Proposed defense-related pathways regulated by EgERF113 co-expressing genes
Two RBOH genes, EgRBOHA and EgRBOHB have been previously reported in our study , and reduced EgRBOHB expression during early necrotrophic phase may suggest plant’s response in delaying the progression of disease. This is in line with the report on the response against hemibiotroph Macrophomina phaseolina , wherein increase expression of RBOH leads to increase susceptibility of plants to necrotrophic infection.
Another less studied TF, AtMYB122 was reported to regulate genes involved in camalexin biosynthesis . Increased accumulation of indolic glucosinolates during induction of glucose signaling was evidently regulated by AtMYB122 . Glucosinates [89,90]. Based on the expression patterns of EgMYB122, the TF channeled its regulation from responding to abiotic stress at 3 d.p.i. into defensing against Ganoderma attack and it is expected that the gene regulation will be more extensive at later stage of the necrotrophic phase.
Rapid and transient increase of cytosolic Ca2+ particularly during pathogens interaction results in activation of both PTI and ETI signaling . CMLs and CDPKs are known as Ca2+ sensor proteins which are responsible in perceiving the transduction during plant innate immunity [91,92]. Based on our RNA-seq data analysis, both EgCML7 and EgCDPK28 were upregulated during necrotrophic phase. Consistent with the analysis, EgERF113 is suggested to orchestrate defense mechanisms through regulation of PR and calcium-responsive genes.

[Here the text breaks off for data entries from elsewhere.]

<file path="config.mk">
export PLATFORM = sky130hd
export DESIGN_NAME = pipe_stall_ctrl
export DESIGN_NICKNAME = d
export VERILOG_FILES = /design/src/rtl/pipe_stall_ctrl.sv
export SDC_FILE = /design/constraint.sdc
export NUM_CORES = 1
export LEC_CHECK = 0
export BUFFER_PORTS_ARGS = -buffer_cell sky130_fd_sc_hd__buf_2
export CORE_ASPECT_RATIO = 0.9
export CORE_UTILIZATION = 40
export CTS_BUF_LIST = sky130_fd_sc_hd__clkbuf_4 sky130_fd_sc_hd__clkbuf_8
export DETAILED_ROUTE_END_ITERATION = 12
export HOLD_SLACK_MARGIN = 0.1
export PLACE_DENSITY = 0.72
export SETUP_SLACK_MARGIN = 0.15
export SKIP_CTS_REPAIR_TIMING = 1
export SYNTH_ARGS = -nofsm -noshare
export SYNTH_HDL_FRONTEND = slang
export SYNTH_SLANG_ARGS = --single-unit
</file>
<file path="constraint.sdc">
create_clock -name clk -period 5.7 [get_ports clk]
set_input_delay 1.14 -clock clk [delete_from_list [all_inputs] [get_ports clk]]
set_output_delay 1.14 -clock clk [all_outputs]
set_load 0.03 [all_outputs]
</file>
`src/rtl/doubling_monitor_pkg.sv`:
```
// Shared types and helpers for the doubling-stage monitor.
package doubling_monitor_pkg;

  // Checker FSM states; encodings are visible on the state output.
  typedef enum logic [1:0] {
    ST_SYNC    = 2'd0,
    ST_TRACK   = 2'd1,
    ST_WRAPPED = 2'd2,
    ST_FAULT   = 2'd3
  } state_t;

  // Event codes carried through the event FIFO; NONE is the empty-head value.
  typedef enum logic [1:0] {
    EV_NONE  = 2'd0,
    EV_SYNC  = 2'd1,
    EV_WRAP  = 2'd2,
    EV_FAULT = 2'd3
  } ev_code_t;

  typedef struct packed {
    ev_code_t    code;
    logic [7:0]  data;
  } event_t;

  // First value of every doubling run.
  localparam logic [7:0] SEED_VALUE = 8'h01;

  // True when exactly one bit of v is set.
  function automatic logic is_onehot(input logic [7:0] v);
    return (v != '0) && ((v & (v - 8'd1)) == '0);
  endfunction

  // Bit position of a one-hot value (undefined input gives highest set bit).
  function automatic logic [2:0] encode_onehot(input logic [7:0] v);
    logic [2:0] idx;
    idx = '0;
    for (int unsigned i = 0; i < 8; i++) begin
      if (v[i]) idx = 3'(i);
    end
    return idx;
  endfunction

endpackage

```
`src/rtl/doubling_monitor_event_fifo.sv`:
```
// Show-ahead event FIFO with flush; accepts a push while full when the
// head is popped in the same cycle.
module event_fifo
  import doubling_monitor_pkg::*;
#(
  parameter int unsigned DEPTH = 4,
  parameter type         T     = event_t
) (
  input  logic clk,
  input  logic rst_n,
  input  logic push,
  input  T     push_data,
  input  logic pop,
  input  logic flush,
  output T     head,
  output logic empty,
  output logic full
);

  localparam int unsigned AW      = $clog2(DEPTH);
  localparam logic [AW:0] PTR_ONE = (AW + 1)'(1);

  logic [AW:0] r_wr_ptr;
  logic [AW:0] r_rd_ptr;
  T            r_mem [DEPTH];

  logic w_pop_ok;
  logic w_push_ok;

  assign empty = (r_wr_ptr == r_rd_ptr);
  assign full  = (r_wr_ptr[AW] != r_rd_ptr[AW]) &&
                 (r_wr_ptr[AW-1:0] == r_rd_ptr[AW-1:0]);

  // A pop frees the slot the same cycle, so a full FIFO may still accept.
  assign w_pop_ok  = pop && !empty;
  assign w_push_ok = push && (!full || w_pop_ok);

  // Head is forced to zero when empty so the outputs read as NONE/0.
  assign head = empty ? T'('0) : r_mem[r_rd_ptr[AW-1:0]];

  // Pointer update; flush empties the FIFO and overrides push/pop.
  always_ff @(posedge clk or negedge rst_n) begin
    if (!rst_n) begin
      r_wr_ptr <= '0;
      r_rd_ptr <= '0;
    end else if (flush) begin
      r_wr_ptr <= '0;
      r_rd_ptr <= '0;
    end else begin
      if (w_push_ok) r_wr_ptr <= r_wr_ptr + PTR_ONE;
      if (w_pop_ok)  r_rd_ptr <= r_rd_ptr + PTR_ONE;
    end
  end

  // Storage write; contents are don't-care until the pointers expose them.
  always_ff @(posedge clk) begin
    if (w_push_ok && !flush) r_mem[r_wr_ptr[AW-1:0]] <= push_data;
  end

endmodule

```
`src/rtl/doubling_monitor.sv`:
```
// Checks that the doubling stage output follows 1,2,4..128,0,0.. and logs
// SYNC/WRAP/FAULT events into a FIFO drained over valid/ready.
module doubling_monitor
  import doubling_monitor_pkg::*;
#(
  parameter int unsigned FIFO_DEPTH = 4
) (
  input  logic       clk,
  input  logic       rst_n,
  input  logic [7:0] in_value,
  input  logic       clear,
  output logic [1:0] state,
  output logic [2:0] log2_idx,
  output logic       idx_valid,
  output logic [7:0] mismatch_count,
  output logic       ev_valid,
  input  logic       ev_ready,
  output logic [1:0] ev_code,
  output logic [7:0] ev_data,
  output logic       ev_dropped
);

  state_t     r_state;
  state_t     w_next_state;
  logic [7:0] r_prev;
  logic [7:0] w_expected;
  logic [2:0] r_log2_idx;
  logic       r_idx_valid;
  logic [7:0] r_mismatch_count;
  logic       r_ev_dropped;

  logic       w_push;
  event_t     w_push_ev;
  logic       w_fault_hit;
  logic       w_pop;
  logic       w_fifo_empty;
  logic       w_fifo_full;
  event_t     w_head;

  // 8-bit shift drops bit 7, giving the truncated doubling directly.
  assign w_expected = r_prev << 1;

  // Next-state and event selection; clear wins over every transition.
  always_comb begin
    w_next_state = r_state;
    w_push       = 1'b0;
    w_push_ev    = '{code: EV_NONE, data: '0};
    w_fault_hit  = 1'b0;
    if (clear) begin
      w_next_state = ST_SYNC;
    end else begin
      case (r_state)
        ST_SYNC: begin
          if (in_value == SEED_VALUE) begin
            w_next_state = ST_TRACK;
            w_push       = 1'b1;
            w_push_ev    = '{code: EV_SYNC, data: in_value};
          end
        end
        ST_TRACK: begin
          if (in_value == w_expected && in_value != '0) begin
            w_next_state = ST_TRACK;
          end else if (in_value == w_expected) begin
            w_next_state = ST_WRAPPED;
            w_push       = 1'b1;
            w_push_ev    = '{code: EV_WRAP, data: in_value};
          end else begin
            w_next_state = ST_FAULT;
            w_push       = 1'b1;
            w_push_ev    = '{code: EV_FAULT, data: in_value};
            w_fault_hit  = 1'b1;
          end
        end
        ST_WRAPPED: begin
          if (in_value == '0) begin
            w_next_state = ST_WRAPPED;
          end else if (in_value == SEED_VALUE) begin
            w_next_state = ST_TRACK;
            w_push       = 1'b1;
            w_push_ev    = '{code: EV_SYNC, data: in_value};
          end else begin
            w_next_state = ST_FAULT;
            w_push       = 1'b1;
            w_push_ev    = '{code: EV_FAULT, data: in_value};
            w_fault_hit  = 1'b1;
          end
        end
        default: begin
          w_next_state = ST_FAULT;
        end
      endcase
    end
  end

  // State register and previous-sample capture.
  always_ff @(posedge clk or negedge rst_n) begin
    if (!rst_n) begin
      r_state <= ST_SYNC;
      r_prev  <= '0;
    end else begin
      r_state <= w_next_state;
      r_prev  <= in_value;
    end
  end

  // Bit-position report for samples that keep or enter tracking.
  always_ff @(posedge clk or negedge rst_n) begin
    if (!rst_n) begin
      r_log2_idx  <= '0;
      r_idx_valid <= 1'b0;
    end else if (w_next_state == ST_TRACK && is_onehot(in_value)) begin
      r_log2_idx  <= encode_onehot(in_value);
      r_idx_valid <= 1'b1;
    end else begin
      r_idx_valid <= 1'b0;
    end
  end

  // Saturating fault counter; survives clear.
  always_ff @(posedge clk or negedge rst_n) begin
    if (!rst_n) begin
      r_mismatch_count <= '0;
    end else if (w_fault_hit && r_mismatch_count != '1) begin
      r_mismatch_count <= r_mismatch_count + 8'd1;
    end
  end

  // Sticky drop flag: a push that the full FIFO could not take.
  always_ff @(posedge clk or negedge rst_n) begin
    if (!rst_n) begin
      r_ev_dropped <= 1'b0;
    end else if (clear) begin
      r_ev_dropped <= 1'b0;
    end else if (w_push && w_fifo_full && !w_pop) begin
      r_ev_dropped <= 1'b1;
    end
  end

  assign w_pop = ev_ready && !w_fifo_empty;

  event_fifo #(
    .DEPTH (FIFO_DEPTH),
    .T     (event_t)
  ) u_event_fifo (
    .clk       (clk),
    .rst_n     (rst_n),
    .push      (w_push),
    .push_data (w_push_ev),
    .pop       (ev_ready),
    .flush     (clear),
    .head      (w_head),
    .empty     (w_fifo_empty),
    .full      (w_fifo_full)
  );

  assign state          = r_state;
  assign log2_idx       = r_log2_idx;
  assign idx_valid      = r_idx_valid;
  assign mismatch_count = r_mismatch_count;
  assign ev_valid       = !w_fifo_empty;
  assign ev_code        = w_head.code;
  assign ev_data        = w_head.data;
  assign ev_dropped     = r_ev_dropped;

endmodule
```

Other transcription factors differentially regulated under biotrophic or necrotrophic phase
The Calmodulin-binding transcription activator (CAMTA) gene was first discovered in Nicotiana tabacum, regulating senescence and cell death , and was recently comprehensively studied by Kakar et al. . We discovered members of the novel CAMTA TF family, namely EgCAMTA3 and EgCAMTA4 which were downregulated at 3 d.p.i. The suppression of both genes was later reduced across time, which might be the result of infection phase transition from biotrophic to early necrotrophic phase. CAMTA was proven to regulate responses under Ca2+ signaling during both abiotic and biotic stresses [95,96].
In general, most downregulated DEGs of TFs showed de-repression across time. It is reasonable to postulate that changes of expression patterns might be the results of plant immunity interplay against biotrophic and necrotrophic infection phases. For instance, downregulation of EgMYB108 was highest at 7 d.p.i before reducing at 11 d.p.i. Coherently, MYB108 was proven to positively regulate defense mechanism against hemibiotroph Verticillium dahliae in the presence of calmodulin and Ca2, antagonistic to the regulation of CAMTA3 [97,98]. In contrast, EgERF9 was found to be downregulated exclusively during necrotrophic phase at 11 d.p.i. The result provides agreement with other study which reported repression activity of AtERF9 in enhanced resistance against necrotrophic Botrytis cinerea . Likewise, expression patterns of TFs in upregulated DEGs were higher at early interaction against G. boninense before decreasing over time. The plant-specific EgTCP15 demonstrated upregulation during biotrophic phase before declining but showing an opposite expression pattern under abiotic stress.